Scikit-learn Iris accuracy = 0.960000


# My Implementation

In [151]:
from math import pi, exp, sqrt


class MyGaussianNB:
    
    def __init__(self):
        
        # Categorical implementation.
        self._condt_probs = dict()  # Dict stores conditional probabilities.
        
        # Real-valued implementation.
        self._feat_means = dict()   # Dict stores the means.
        self._feat_stdvs = dict()   # Dict stores the standard deviations.
        
        # Common.
        self._classes = []          # List of the possible classes.
        self._class_probs = dict()  # Dict stores class probabilities.
        self._feat_type = dict()    # Dict stores feature types,'cat' or 'con'.
        
    def fit(self, X, y):
    
        # Unique classes.
        self._classes = list(y.unique())
    
        # Class probabilities.
        for c in self._classes:
            self._class_probs[c] = list(y.values).count(c) * 1.0 / len(y.values)
                
        # Determine feature types and store their corresponding information.
        for feat in X.columns:
            
            iscon = str(X[feat].dtype).startswith('int') or str(X[feat].dtype).startswith('float')
            if iscon:
                self._feat_type[feat] = 'con'
                
                # Compute the mean and stdv of this feature given each class.
                self._feat_means[feat] = {}
                self._feat_stdvs[feat] = {}
                for c in self._classes:
                    # There's hopefully a less disgusting way to do this.
                    matching = [X[feat].values[i] for (i,v) in enumerate(y) if v == c]
                    self._feat_means[feat][c] = np.mean(matching)
                    self._feat_stdvs[feat][c] = np.std(matching)
                
            else:
                self._feat_type[feat] = 'cat'
                # TODO: Compute the conditional probability.
    
        return
    
    def predict(self, X):
        feats = list(X.columns)
        preds = [self.predict_single(feats, x) for i,x in X.iterrows()]
        return preds
    
    def predict_single(self, feats, x):
        
        # Gaussian probability density function.
        # Takes the value, the mean, and the std deviation.
        # Returns the probability of getting that value.
        def pdf(x, m, s):
            return (1/(sqrt(2*pi)*s))*exp(-((x-m)**2)/(2*s**2))
        
        # Compute the posterior for each class.
        # to find the most likely classification given these features.
        # P(c | x) = (P(x | c) x P(c)) / P(x).
        # P(x) cancels out because the same features are used.
        # So P(c | x) = P(x | c) x P(c).
        # P(x | c) = P(x_1 | c) x ... x P(x_n | c).
        # P(cls) and P(x_i) are either stored (categorical)
        # or easily computed (real-value).
        
        max_class = None
        max_prob = 0
        
        for c in self._classes:
            
            prob = self._class_probs[c]
            
            # Compute P(x | c).
            # Categorical features use the stored conditional probabilities.
            # Continuous features compute their probability via guassian PDF.
            for (feat, x_i) in zip(feats, x):
            
                if self._feat_type[feat] is 'cat':
                    prob *= self._condt_probs[x_i][c]
                
                elif self._feat_type[feat] is 'con':
                    m = self._feat_means[feat][c]
                    s = self._feat_stdvs[feat][c]
                    prob *= pdf(x_i, m, s)

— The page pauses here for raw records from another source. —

==> config.mk <==
export PLATFORM = sky130hd
export DESIGN_NAME = hb_commutator
export DESIGN_NICKNAME = d
export VERILOG_FILES = /design/src/rtl/hb_pkg.sv /design/src/rtl/hb_sync.sv /design/src/rtl/hb_ctrl.sv /design/src/rtl/hb_dpath.sv /design/src/rtl/hb_commutator.sv
export SDC_FILE = /design/constraint.sdc
export NUM_CORES = 1
export LEC_CHECK = 0
export BUFFER_PORTS_ARGS = -buffer_cell sky130_fd_sc_hd__clkbuf_2
export CAP_MARGIN = 20
export CELL_PAD_IN_SITES_DETAIL_PLACEMENT = 0
export CELL_PAD_IN_SITES_GLOBAL_PLACEMENT = 2
export CORE_UTILIZATION = 28
export DETAILED_ROUTE_END_ITERATION = 6
export HOLD_SLACK_MARGIN = 0.02
export PLACE_DENSITY_LB_ADDON = 0.1
export SLEW_MARGIN = 30
export SYNTH_ARGS = -nofsm -noshare
export SYNTH_HDL_FRONTEND = slang
export SYNTH_SLANG_ARGS = --single-unit
==> constraint.sdc <==
create_clock -name clk -period 1.05 [get_ports clk]
set_input_delay 0.105 -clock clk [delete_from_list [all_inputs] [get_ports clk]]
set_output_delay 0.105 -clock clk [all_outputs]
set_load 0.01 [all_outputs]
==> src/rtl/hb_pkg.sv <==
package hb_pkg;

  localparam int GATE_W   = 4;
  localparam int IDX_HI_L = 3;
  localparam int IDX_HI_R = 2;
  localparam int IDX_LO_L = 1;
  localparam int IDX_LO_R = 0;

  typedef enum logic [1:0] {
    MODE_START = 2'd0,
    MODE_OFF   = 2'd1,
    MODE_RUN   = 2'd2
  } bridgeMode_t;

  typedef struct packed {
    logic        follow;
    logic        followLvl;
    logic        park;
    logic        toggle;
    bridgeMode_t mode;
  } ctrlStrobe_t;

  function automatic logic [GATE_W-1:0] gatePattern(bridgeMode_t mode, logic posB);
    logic [GATE_W-1:0] g;
    g = '0;
    case (mode)
      MODE_START: begin
        g[IDX_LO_L] = 1'b1;
        g[IDX_LO_R] = 1'b1;
      end
      MODE_RUN: begin
        g[IDX_HI_L] = ~posB;
        g[IDX_LO_R] = ~posB;
        g[IDX_HI_R] = posB;
        g[IDX_LO_L] = posB;
      end
      default: g = '0;
    endcase
    return g;
  endfunction

endpackage

==> src/rtl/hb_sync.sv <==
module hb_sync #(
  parameter int STAGES = 2
) (
  input  logic clk,
  input  logic rstN,
  input  logic asyncIn,
  output logic syncOut
);
  logic [STAGES-1:0] chain;

  generate
    for (genvar i = 0; i < STAGES; i++) begin : g_stage
      if (i == 0) begin : g_first
        always_ff @(posedge clk or negedge rstN) begin
          if (!rstN) chain[0] <= 1'b0;
          else       chain[0] <= asyncIn;
        end
      end else begin : g_next
        always_ff @(posedge clk or negedge rstN) begin
          if (!rstN) chain[i] <= 1'b0;
          else       chain[i] <= chain[i-1];
        end
      end
    end
  endgenerate

  assign syncOut = chain[STAGES-1];
endmodule

==> src/rtl/hb_ctrl.sv <==
module hb_ctrl
  import hb_pkg::*;
#(
  parameter int SYNC_STAGES = 2
) (
  input  logic        clk,
  input  logic        rstN,
  input  logic        supplyOk,
  input  logic        bridgeOff,
  input  logic        startRelease,
  input  logic        divBypass,
  input  logic        extClkSel,
  input  logic        extDrive,
  input  logic        oscTick,
  output ctrlStrobe_t strobe
);
  localparam int SRC_N = 2;
  localparam int SRC_OSC = 0;
  localparam int SRC_EXT = 1;

  logic [SRC_N-1:0] rawIn;
  logic [SRC_N-1:0] syncLvl;
  logic [SRC_N-1:0] prevLvl;
  logic [SRC_N-1:0] fallSeen;
  logic             srcFall;
  bridgeMode_t      modeQ;
  bridgeMode_t      modeNext;

  assign rawIn[SRC_OSC] = oscTick;
  assign rawIn[SRC_EXT] = extDrive;

  generate
    for (genvar s = 0; s < SRC_N; s++) begin : g_src
      hb_sync #(.STAGES(SYNC_STAGES)) u_sync (
        .clk    (clk),
        .rstN   (rstN),
        .asyncIn(rawIn[s]),
        .syncOut(syncLvl[s])
      );
      always_ff @(posedge clk or negedge rstN) begin
        if (!rstN) prevLvl[s] <= 1'b0;
        else       prevLvl[s] <= syncLvl[s];
      end
      assign fallSeen[s] = prevLvl[s] & ~syncLvl[s];
    end
  endgenerate

  assign srcFall = extClkSel ? fallSeen[SRC_EXT] : fallSeen[SRC_OSC];

  always_comb begin
    if (bridgeOff)                      modeNext = MODE_OFF;
    else if (!supplyOk || !startRelease) modeNext = MODE_START;
    else                                modeNext = MODE_RUN;
  end

  always_ff @(posedge clk or negedge rstN) begin
    if (!rstN) modeQ <= MODE_START;
    else       modeQ <= modeNext;
  end

  always_comb begin
    strobe.mode      = modeQ;
    strobe.follow    = divBypass;
    strobe.followLvl = syncLvl[SRC_EXT];
    strobe.park      = !divBypass && (modeQ != MODE_RUN);
    strobe.toggle    = !divBypass && (modeQ == MODE_RUN) && srcFall;
  end
endmodule
[config.mk]
export PLATFORM = sky130hd
export DESIGN_NAME = sar_ctrl
export DESIGN_NICKNAME = d
export VERILOG_FILES = /design/src/rtl/sar_pkg.sv /design/src/rtl/sar_fsm.sv /design/src/rtl/sar_trial.sv /design/src/rtl/sar_hold.sv /design/src/rtl/sar_ctrl.sv
export SDC_FILE = /design/constraint.sdc
export NUM_CORES = 1
export LEC_CHECK = 0
export BUFFER_PORTS_ARGS = -buffer_cell sky130_fd_sc_hd__buf_4
export CAP_MARGIN = 20
export CORE_MARGIN = 2
export CORE_UTILIZATION = 45
export DETAILED_ROUTE_END_ITERATION = 8
export GPL_TIMING_DRIVEN = 0
export PLACE_DENSITY = 0.67
export REMOVE_ABC_BUFFERS = 1
export SKIP_CTS_REPAIR_TIMING = 1
export SLEW_MARGIN = 10
export SYNTH_ARGS = -nofsm -noshare
export SYNTH_HDL_FRONTEND = slang
export SYNTH_SLANG_ARGS = --single-unit
[constraint.sdc]
create_clock -name clk -period 1.74 [get_ports clk]
set_input_delay 0 -clock clk [delete_from_list [all_inputs] [get_ports clk]]
set_output_delay 0 -clock clk [all_outputs]
set_load 0.05 [all_outputs]
[src/rtl/sar_pkg.sv]
// Package: shared types for the successive-approximation controller.
// Assumes: one-hot decoding of the state is not needed; a 2-bit code is enough.
package sar_pkg;

    // Phases of one conversion
    typedef enum logic [1:0] {
        PH_IDLE   = 2'd0,
        PH_SAMPLE = 2'd1,
        PH_TRIAL  = 2'd2
    } sar_phase_e;

endpackage

[src/rtl/sar_fsm.sv]
// Module: sar_fsm
// Sequences one conversion: idle -> sample strobe -> N bit trials -> idle.
// Assumes: `last_trial` is high during the trial cycle of the least
// significant bit. Starts are honoured in idle only.
module sar_fsm
    import sar_pkg::*;
(
    input  logic clk,
    input  logic rst_n,
    input  logic start,
    input  logic last_trial,
    output logic clear_o,
    output logic arm_o,
    output logic step_o,
    output logic finish_o,
    output logic sample_o,
    output logic busy_o,
    output logic done_o
);

    sar_phase_e phase_q;
    sar_phase_e phase_d;
    logic       done_q;

    // Next-phase decision
    always_comb begin
        phase_d = phase_q;
        case (phase_q)
            PH_IDLE:   if (start) phase_d = PH_SAMPLE;
            PH_SAMPLE: phase_d = PH_TRIAL;
            PH_TRIAL:  if (last_trial) phase_d = PH_IDLE;
            default:   phase_d = PH_IDLE;
        endcase
    end

    // Phase and done registers
    always_ff @(posedge clk) begin
        if (!rst_n) begin
            phase_q <= PH_IDLE;
            done_q  <= 1'b0;
        end else begin
            phase_q <= phase_d;
            done_q  <= finish_o;
        end
    end

    // Control strobes to the trial register
    always_comb begin
        clear_o  = (phase_q == PH_IDLE) && start;
        arm_o    = (phase_q == PH_SAMPLE);
        step_o   = (phase_q == PH_TRIAL);
        finish_o = (phase_q == PH_TRIAL) && last_trial;
    end

    // Status outputs
    assign sample_o = (phase_q == PH_SAMPLE);
    assign busy_o   = (phase_q != PH_IDLE);
    assign done_o   = done_q;

endmodule

[src/rtl/sar_trial.sv]
// Module: sar_trial
// Holds the decided bits and a one-hot mask that marks the bit under trial.
// Assumes: clear, arm and step are mutually exclusive, and step occurs only
// while the mask is non-zero.
module sar_trial #(
    parameter int N = 8
) (
    input  logic         clk,
    input  logic         rst_n,
    input  logic         clear,
    input  logic         arm,
    input  logic         step,
    input  logic         cmp,
    output logic [N-1:0] code_q,
    output logic [N-1:0] mask_q,
    output logic [N-1:0] final_code,
    output logic         last_trial
);

    localparam logic [N-1:0] TOP_BIT = {1'b1, {(N-1){1'b0}}};

    logic [N-1:0] code_d;
    logic [N-1:0] mask_d;

    // Per-bit decision: only the bit under trial takes the comparator value
    for (genvar i = 0; i < N; i++) begin : g_bit
        always_comb begin
            if (clear)
                code_d[i] = 1'b0;
            else if (step && mask_q[i])
                code_d[i] = cmp;
            else
                code_d[i] = code_q[i];
        end
    end

    // Trial mask walks from the top bit downward
    always_comb begin
        if (clear)
            mask_d = '0;
        else if (arm)
            mask_d = TOP_BIT;
        else if (step)
            mask_d = mask_q >> 1;
        else
            mask_d = mask_q;
    end

    // Code and mask registers
    always_ff @(posedge clk) begin
        if (!rst_n) begin
            code_q <= '0;
            mask_q <= '0;
        end else begin
            code_q <= code_d;
            mask_q <= mask_d;
        end
    end

    // Code once the current trial is decided, and end-of-search flag
    assign final_code = code_q | (cmp ? mask_q : '0);
    assign last_trial = mask_q[0];

endmodule

[src/rtl/sar_hold.sv]
// Module: sar_hold
// Output register for the finished code; loads only on the finishing edge.
// Assumes: load is a single-cycle strobe.
module sar_hold #(
    parameter int N = 8
) (
    input  logic         clk,
    input  logic         rst_n,
    input  logic         load,
    input  logic [N-1:0] d,
    output logic [N-1:0] q
);

    // Hold register
    always_ff @(posedge clk) begin
        if (!rst_n)
            q <= '0;
        else if (load)
            q <= d;
    end

endmodule

[src/rtl/sar_ctrl.sv]
// Module: sar_ctrl (top)
// Successive-approximation controller: one sample strobe, then N trials, MSB
// first, then a result with a done pulse.
// Assumes: the external DAC and comparator settle within one clock, and cmp
// is synchronous to clk.
module sar_ctrl #(
    parameter int N = 8
) (
    input  logic         clk,
    input  logic         rst_n,
    input  logic         start,
    input  logic         cmp,
    output logic [N-1:0] dac_code,
    output logic         sample,
    output logic [N-1:0] result,
    output logic         busy,
    output logic         done
);

    logic         clear;
    logic         arm;
    logic         step;
    logic         finish;
    logic         last_trial;
    logic [N-1:0] code_q;
    logic [N-1:0] mask_q;
    logic [N-1:0] final_code;

    // Sequencer
    sar_fsm u_fsm (
        .clk        (clk),
        .rst_n      (rst_n),
        .start      (start),
        .last_trial (last_trial),
        .clear_o    (clear),
        .arm_o      (arm),
        .step_o     (step),
        .finish_o   (finish),
        .sample_o   (sample),
        .busy_o     (busy),
        .done_o     (done)
    );

    // Search register
    sar_trial #(.N(N)) u_trial (
        .clk        (clk),
        .rst_n      (rst_n),
        .clear      (clear),
        .arm        (arm),
        .step       (step),
        .cmp        (cmp),
        .code_q     (code_q),
        .mask_q     (mask_q),
        .final_code (final_code),
        .last_trial (last_trial)
    );

    // Result register
    sar_hold #(.N(N)) u_hold (
        .clk   (clk),
        .rst_n (rst_n),
        .load  (finish),
        .d     (final_code),
        .q     (result)
    );

    // Trial code: decided bits plus the bit under test
    assign dac_code = code_q | mask_q;

endmodule

-- Yosys cells after proc, flatten, opt, wreduce, memory -nomap -nowiden
Index checks and enable logic that the tools add are counted.
- add/sub/neg operators: 0
- $mul: 0
- div/mod/pow operators: 0
- $lt $le $gt $ge: 0
- equal/unequal tests: 4
- shifts and indexed selects: 0
- multiplexer cells: 6
- bitwise operators: 3
- reductions and logical operators: 15
- operators with widths (kind ; number):
    $mux 8 ; 3
    $or 8x8->8 ; 2
    $logic_and 1x1->1 ; 9
    $pmux 2 s3 ; 1
    $mux 2 ; 2
    $ne 2x2->1 const B ; 2
    $reduce_bool 2->1 ; 2
    $reduce_or 3->1 ; 1
    $eq 2x1->1 const B ; 1
    $eq 2x2->1 const B ; 1
    $logic_not 2->1 ; 1
    $reduce_and 2->1 ; 1
    $reduce_or 2->1 ; 1
    $not 1->1 ; 1
- bits in registers: 27
- bits in latches: 0
- bits in writable memories: 0
- ROM bits: 0
- logic and storage cells: 41
- memories: 0

-- Depth between registers and ports, before layout
Gate-level depths: netlist of run 1.
- depth after elaboration: 3
- depth in mapped cells: 7

-- Modules after synthesis
A second synthesis of run 1 with hierarchy kept.
- cell total of the unflattened synthesis: 120
- area total of the unflattened synthesis: 1203.7 um2
- by module, submodules not included (module ; times used ; cells an instance ; area each (um2) ; sequential area each (um2)):
    sar_trial ; 1 ; 74 ; 714.4 ; 320.3
    sar_hold ; 1 ; 25 ; 301.5 ; 160.2
    sar_fsm ; 1 ; 13 ; 137.6 ; 60.1
    sar_ctrl ; 1 ; 8 ; 50.0 ; 0.0

-- Worst setup path before layout of run 1
No wires, ideal clock.
- kind: register -> register
- start: register u_fsm.phase_q[0]
- end: register u_fsm.phase_q[0]
- setup time: 72 ps
- arrival: 1408 ps
- setup slack: 260 ps
- stages on the path, launching flop included: 6
- period minus slack after synthesis: 1480 ps
- path through: dfxtp_1 -> inv_1 -> ha_1 -> inv_1 -> a2bb2oi_1 -> mux2i_1
- cells in the longest elaborated chain, start to end: 3
- elaborated cells on any way between the ends: 7
- RTL lines (what ; line ; RTL):
    from (decl) ; sar_fsm.sv:21 ; sar_phase_e phase_q;
    from (signal assigned) ; sar_fsm.sv:42 ; phase_q <= phase_d;
    $eq 2x2->1 / $logic_not 2->1 (equally long branches) ; sar_fsm.sv:28 ; case (phase_q)
    $ne 2x2->1 (no source line) ; - ;
    $reduce_and 2->1 (no source line) ; - ;
Several ways; a longest one is shown, not always the timed one.
A chain may end at the register's enable or synchronous reset.

-- Final worst setup path of run 1
- start: register u_fsm.phase_q[1]
- end: register u_trial.mask_q[5]
- cells in the longest elaborated chain, start to end: 3
- elaborated cells on any way between the ends: 5
- RTL lines (what ; line ; RTL):
    $logic_not 2->1 ; sar_fsm.sv:49 ; clear_o = (phase_q == PH_IDLE) && start;
    $logic_and 1x1->1 ; sar_fsm.sv:49 ;
    $reduce_or 3->1 (no source line) ; - ;
    to (signal assigned) ; sar_trial.sv:56 ; mask_q <= mask_d;
    to (decl) ; sar_trial.sv:15 ; output logic [N-1:0] mask_q,
Several ways; a longest one is shown, not always the timed one.

==> results.toml, run 1 <==
[status]
status = "finished, final reports clean"

[sta]
worstMarginPinSlew_ns = 0.3479
final_max_slew_viol_count = 0
fmax_mhz = 648.6
hold_violations = 0
fin_crit_ns = 1.542
setup_viol = 0
relSlewSlack_pct = 76.81
finalCritPeriodShare_pct = 88.61
finClkSkew_ns = 0.01371
rsz0062_at_grt = "no"

[clock_network]
cts-buffers-inserted = 3
cts_tree = "done"
cts_sinks = 27
cts_max_level = 1
worst_skew_pair.late_latency_ns = 0.33
clk_pin_slew_ns = 0.14
ctsLongestPathBuffers = 2
root_buffer = "clkbuf_4"

[floorplan]
rows = 18
core_area_um2 = 2455
dieHeight_um = 54.77
die_w_um = 54.77
die_area_um2 = 3000
start_util_pct = 47.25
io_pins = 23

[cells_and_area]
drive_gt1_share_pct = 28.57
final_core_util_pct = 56.07
layout_commonest_cell = "dfxtp_1"
synthToLayoutAreaGrowth_pct = 18.66
final_cell_mix = "dfxtp_1, a21oi_1, buf_4, nand2_1, or2_2"
n_antenna_cell = 0
fin_nets = 163
finalNonFillerCells = 184
fillers = 241

[global_route]
grt_max_degree = 26
track_usage_pct = 16.50
grt_pass1_vias = 763
antenna_found_initial = 0
overflow = 0
grt_pass1_wl_um = 3525

[synth]
synthesis.area_um2 = 1160
synth_area_per_cell_um2 = 8.592
synth_edf_count = 0
ys_seq_area_share_pct = 46.60
synth.distinct_cells = 22
synthCells = 135
yosys_warnings = 0
async_reset_ff_share_pct = 0
synth_ff_type = "dfxtp_1"
ys_seq_elements = 27

[worst_hold_path]
hp-class = "in -> reg"

[setup_path]
required_ns = 2.00
worstPathArrival_ns = 1.80
crit_fanout = 10
start_kind = "flip-flop"
worstSetupPathType = "reg -> reg"
endpoint_kind = "flip-flop"

[detailed_routing]
detail-route-antenna-nets = 0
drc = 0
postRouteWirelength_um = 2229
drt-wirelength-per-cell_um = 12.11
dr.pass1.iters = 4
drtIter0Drc = 6
vias_per_cell = 4.984
vias = 917

[placement]
hpwlAfterDp_um = 1460
placedCellCount = 178
gp_congestion = 0.7244
port_buffers = 22

[power]
total_power_mw = 1.412
peakVddDrop_mv = 0.5673
leakage_nw = 0.5472
p_per_area_nw_per_um2 = 1026

[run]
drv_cap = 0
## final timing paths
kind,from,slack (ns),depth (start not counted),to
worst max-delay path,u_fsm.phase_q[1]$_SDFFE_PN0P_,0.20,5,u_trial.mask_q[5]$_SDFFE_PP0N_
worst min-delay path,start,0.12,3,u_fsm.phase_q[1]$_SDFFE_PN0P_
worst max register to register,u_fsm.phase_q[1]$_SDFFE_PN0P_,0.20,5,u_trial.mask_q[5]$_SDFFE_PP0N_
worst min register to register,u_trial.code_q[0]$_SDFFE_PP0P_,0.48,2,u_trial.code_q[0]$_SDFFE_PP0P_
## where the power goes
group | switching, mW | internal, mW | total [mW]
registers | 0.0234 | 0.642 | 0.666
logic | 0.304 | 0.164 | 0.468
clock network | 0.191 | 0.0878 | 0.278
## cell usage after synthesis (2+ instances only)
library cell / n / share of area, %
nor2_1: 2 / 0.65
mux2i_1: 3 / 2.6
dfxtp_1: 27 / 47
or2_2: 8 / 4.3
nand2_1: 21 / 6.8
inv_1: 4 / 1.3
a21oi_2: 7 / 5.3
o21ai_0: 7 / 3.0
buf_6: 2 / 1.9
nand2b_1: 7 / 3.8
nand3_1: 7 / 3.0
clkbuf_1: 4 / 1.3
buf_2: 3 / 1.3
a21oi_1: 22 / 9.5
ha_1: 4 / 4.3
## final cells by class
cell class / instances / area [um2] / share of cell area, %
clock inverter: 1 / 7.507 / 0.5455
sequential: 27 / 540.5 / 39.27
inverter: 4 / 15.01 / 1.091
multi-input combinational: 95 / 568.0 / 41.27
tap: 30 / 37.54 / 2.727
timing repair buffer: 24 / 185.2 / 13.45
clock buffer: 3 / 22.52 / 1.636
## registers in the layout, indices dropped and copies added, names as in the netlist
register / count
u_fsm.phase_q: 2
u_trial.code_q: 8
u_hold.q: 8
u_fsm.done_o: 1
u_trial.mask_q: 8
## worst max-delay path, stage by stage (launching register included)
cell	delay, ns
dfxtp_1	0.43
inv_1	0.10
ha_1	0.20
a21bo_1	0.30
or2_4	0.34
a21oi_2	0.12
## routing by layer
metal / global-route usage, % / part of all wire [%] / vias to the layer above
met3: 2.459 / 4.4 / 2
met1: 21.42 / 48 / 402
met4: 6.250 / 0.54 / 0
met2: 27.38 / 47 / 21
li1: - / - / 492
met5: 0 / 0 / -
## per-stage QoR
step / setup TNS [ns] / hold WS [ns] / worst slack (ns) / cell area (um2)
2_1_floorplan: 0 / 0.1360 / 0.05268 / 1107
3_3_place_gp: -3.268 / 0.3410 / -0.3776 / 1310
3_5_place_dp: -3.847 / 0.3462 / -0.4659 / 1310
4_1_cts: -4.155 / -0.02445 / -0.4982 / 1340
5_1_grt: 0 / 0.09653 / 0.1011 / 1376
6_report: 0 / 0.1202 / 0.1981 / 1376
## kinds of logic (layout without fill, tap and decap cells)
kind of cell	Yosys count	count (layout)	synth area share (%)
adder cells (fa/ha/maj)	4	4	4.315
flip-flops	27	27	46.60
AO/OA/AOI/OAI	38	38	19.42
AND/OR/NAND/NOR	50	50	21.25
multiplexers	3	3	2.589
buffers and inverters	13	32	5.824
Note: power is estimated with default switching activity, not from simulation.
==> inputs of run 2 (changes only) <==
--- a/config.mk
+++ b/config.mk
@@ -5,12 +5,15 @@
 export SDC_FILE = /design/constraint.sdc
 export NUM_CORES = 1
 export LEC_CHECK = 0
+export ABC_AREA = 1
 export BUFFER_PORTS_ARGS = -buffer_cell sky130_fd_sc_hd__buf_4
 export CAP_MARGIN = 20
 export CORE_MARGIN = 2
 export CORE_UTILIZATION = 45
+export CTS_CLUSTER_SIZE = 12
 export DETAILED_ROUTE_END_ITERATION = 8
 export GPL_TIMING_DRIVEN = 0
+export HOLD_SLACK_MARGIN = 0.1
 export PLACE_DENSITY = 0.67
 export REMOVE_ABC_BUFFERS = 1
 export SKIP_CTS_REPAIR_TIMING = 1
==> results.toml, run 2 <==
[status]
status = "finished, final reports clean"

[detailed_routing]
drc = 0
vias_per_cell = 4.759
vias = 1028
drt-wirelength-per-cell_um = 11.11
dr.pass1.iters = 4
drtIter0Drc = 10
postRouteWirelength_um = 2399
detail-route-antenna-nets = 0

[power]
p_per_area_nw_per_um2 = 1006
leakage_nw = 0.7194
power.switching_uw = 567.5
pwr-share-seq_pct = 46.0
total_power_mw = 1.460
swShare_pct = 38.87
p_clk_share_pct = 18.4
internal_power_uw = 892.5
peakVddDrop_mv = 0.7058
p_comb_share_pct = 35.6

[synth]
yosys_warnings = 0
synthCells = 162
synth_edf_count = 0
async_reset_ff_share_pct = 0
synth.distinct_cells = 20
yosys.cell_count.top_type = "nand2_1"
synthesis.area_um2 = 1230
ys_seq_area_share_pct = 43.95
ys_seq_elements = 27
synthTopCellsByCount = "nand2_1, dfxtp_1, inv_1"
yosys.area.top_type_share_pct = 43.95
synth_area_leaders = "dfxtp_1, nand2_1, a21oi_1"
synth_ff_type = "dfxtp_1"
synth_area_leader_cell = "dfxtp_1"
synth_area_per_cell_um2 = 7.592

[sta]
fin_crit_ns = 1.500
finClkSkew_ns = 0.008412
fmax_mhz = 666.6
final_max_slew_viol_count = 0
fin_tns_setup_ns = 0
relSlewSlack_pct = 83.43
hold_violations = 0
worst_slack_ns = 0.2399
rsz0062_at_grt = "no"
finalCritPeriodShare_pct = 86.21
worstMarginPinSlew_ns = 0.2483
setup_viol = 0
whs_ns = 0.4964

[cells_and_area]
final_area_um2 = 1451
largestRegisters = "u_hold.q x8, u_trial.code_q x8, u_trial.mask_q x8"
fin_nets = 195
synthToLayoutAreaGrowth_pct = 18.01
n_antenna_cell = 0
layout_commonest_cell = "nand2_1"
final_core_util_pct = 57.03
finalNonFillerCells = 216
final_cell_mix = "nand2_1, dfxtp_1, buf_4, inv_1, nor2_1"
drive_gt1_share_pct = 25.27

[placement]
placedCellCount = 209
placed_area_um2 = 1393
gp_congestion = 0.7421
port_buffers = 22
dpl_worst_slack_ns = 0.09253
hpwlAfterDp_um = 1698

[setup_path]
r2r_slack_ns = 0.24
crit_fanout = 13
r2r-start = "u_fsm.phase_q[0]$_SDFFE_PN0P_"
start_kind = "flip-flop"
worstSetupPathType = "reg -> reg"
required_ns = 2.00
ff2ff_path_depth = 6
worstPathArrival_ns = 1.76
r2r-end = "u_hold.q[7]$_SDFFE_PN0P_"
endpoint_kind = "flip-flop"
crit_start = "u_fsm.phase_q[0]$_SDFFE_PN0P_"

[floorplan]
die_area_um2 = 3167
core_area_um2 = 2545
io_pins = 23
dieHeight_um = 56.28
rows = 18
die_w_um = 56.28
start_util_pct = 48.33

[run]
drv_cap = 0

[worst_hold_path]
hp-class = "reg -> reg"
hold_end = "u_trial.code_q[2]$_SDFFE_PP0P_"
hold_path_depth = 2
hp-start = "u_trial.code_q[2]$_SDFFE_PP0P_"

[clock_network]
worst_skew_pair.late_latency_ns = 0.32
root_buffer = "clkbuf_4"
clk_pin_slew_ns = 0.14
cts_max_level = 1
cts_tree = "done"
cts-buffers-inserted = 3
ctsLongestPathBuffers = 2
cts_sinks = 27

[global_route]
overflow = 0
grt_pass1_vias = 929
track_usage_pct = 16.59
grt_pass1_wl_um = 4160
grt_max_degree = 17
antenna_found_initial = 0
run 2: cell count changes after synthesis, sizes merged, moves of 3 or more:
cell / before / now
nand2: 21 / 44
a21oi: 29 / 19
nor3b: 1 / 5
clkbuf: 4 / 1
nand2b: 7 / 0
inv: 4 / 21
mux2i: 3 / 0
nor2: 2 / 18
nand3: 7 / 2
run 2: cell type report:
cell class	instances	area, um2
Tap cell	30	37.54
Clock buffer	4	26.28
Inverter	21	78.83
Fill cell	266	1094
Multi-Input combinational cell	109	573.1
Timing Repair Buffer	25	195.2
Sequential cell	27	540.5
run 2: power by group through the flow:
| stage | logic [mW] | registers [mW] | clock network, mW |
|---|---|---|---|
| 2_1_floorplan | 0.386 | 0.677 | 0 |
| 3_3_place_gp | 0.503 | 0.681 | 0 |
| 3_5_place_dp | 0.514 | 0.682 | 0 |
| 4_1_cts | 0.515 | 0.669 | 0.278 |
| 5_1_grt | 0.582 | 0.677 | 0.302 |
| 6_report | 0.520 | 0.671 | 0.269 |
run 2: kinds of logic (layout without fill, tap and decap cells):
| kind of cell | Yosys count | after routing | synth area share, % |
|---|---|---|---|
| compound gates | 27 | 27 | 12.21 |
| simple gates | 78 | 78 | 30.11 |
| fa+ha+maj | 4 | 4 | 4.069 |
| buf+inv | 26 | 50 | 9.664 |
| flops | 27 | 27 | 43.95 |
run 2: routing by layer:
| layer | wire [um] | vias up | global-route usage [%] |
|---|---|---|---|
| li1 | - | 549 | - |
| met1 | 1202 | 458 | 21.58 |
| met2 | 1083 | 19 | 27.90 |
| met3 | 97 | 2 | 5.069 |
| met4 | 15 | 0 | 2.041 |
| met5 | 0 | - | 0 |
run 2: critical path, stage by stage, from the launching register on:
cell and delay, ns:
dfxtp_1 0.35, inv_1 0.10, ha_2 0.34, nand2_4 0.18
inv_1 0.25, o21ai_0 0.11, nor2_1 0.11
run 2: how the worst max path moves through the flow:
stage / to / cells past startpoint
detailed placement: u_hold.q[7]$_SDFFE_PN0P_ / 6
floorplan: u_trial.mask_q[0]$_SDFFE_PP0N_ / 5
global placement: u_hold.q[7]$_SDFFE_PN0P_ / 6
CTS: u_hold.q[7]$_SDFFE_PN0P_ / 6
global route: u_hold.q[4]$_SDFFE_PN0P_ / 6
finish: u_hold.q[7]$_SDFFE_PN0P_ / 6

            # Track max probability and its corresponding class.
            if prob > max_prob:
                max_prob = prob
                max_class = c
            
        return max_class
    
model = MyGaussianNB()
model.fit(X_train, y_train)
pred = model.predict(X_test)
print('My Implementation Iris Accuracy = %lf' % (ACC(pred, y_test)))

My Implementation Iris Accuracy = 0.960000


# Results

- My custom implementation matches the accuracy (96%) of the scikit-learn implementation for the Iris dataset with continuous features.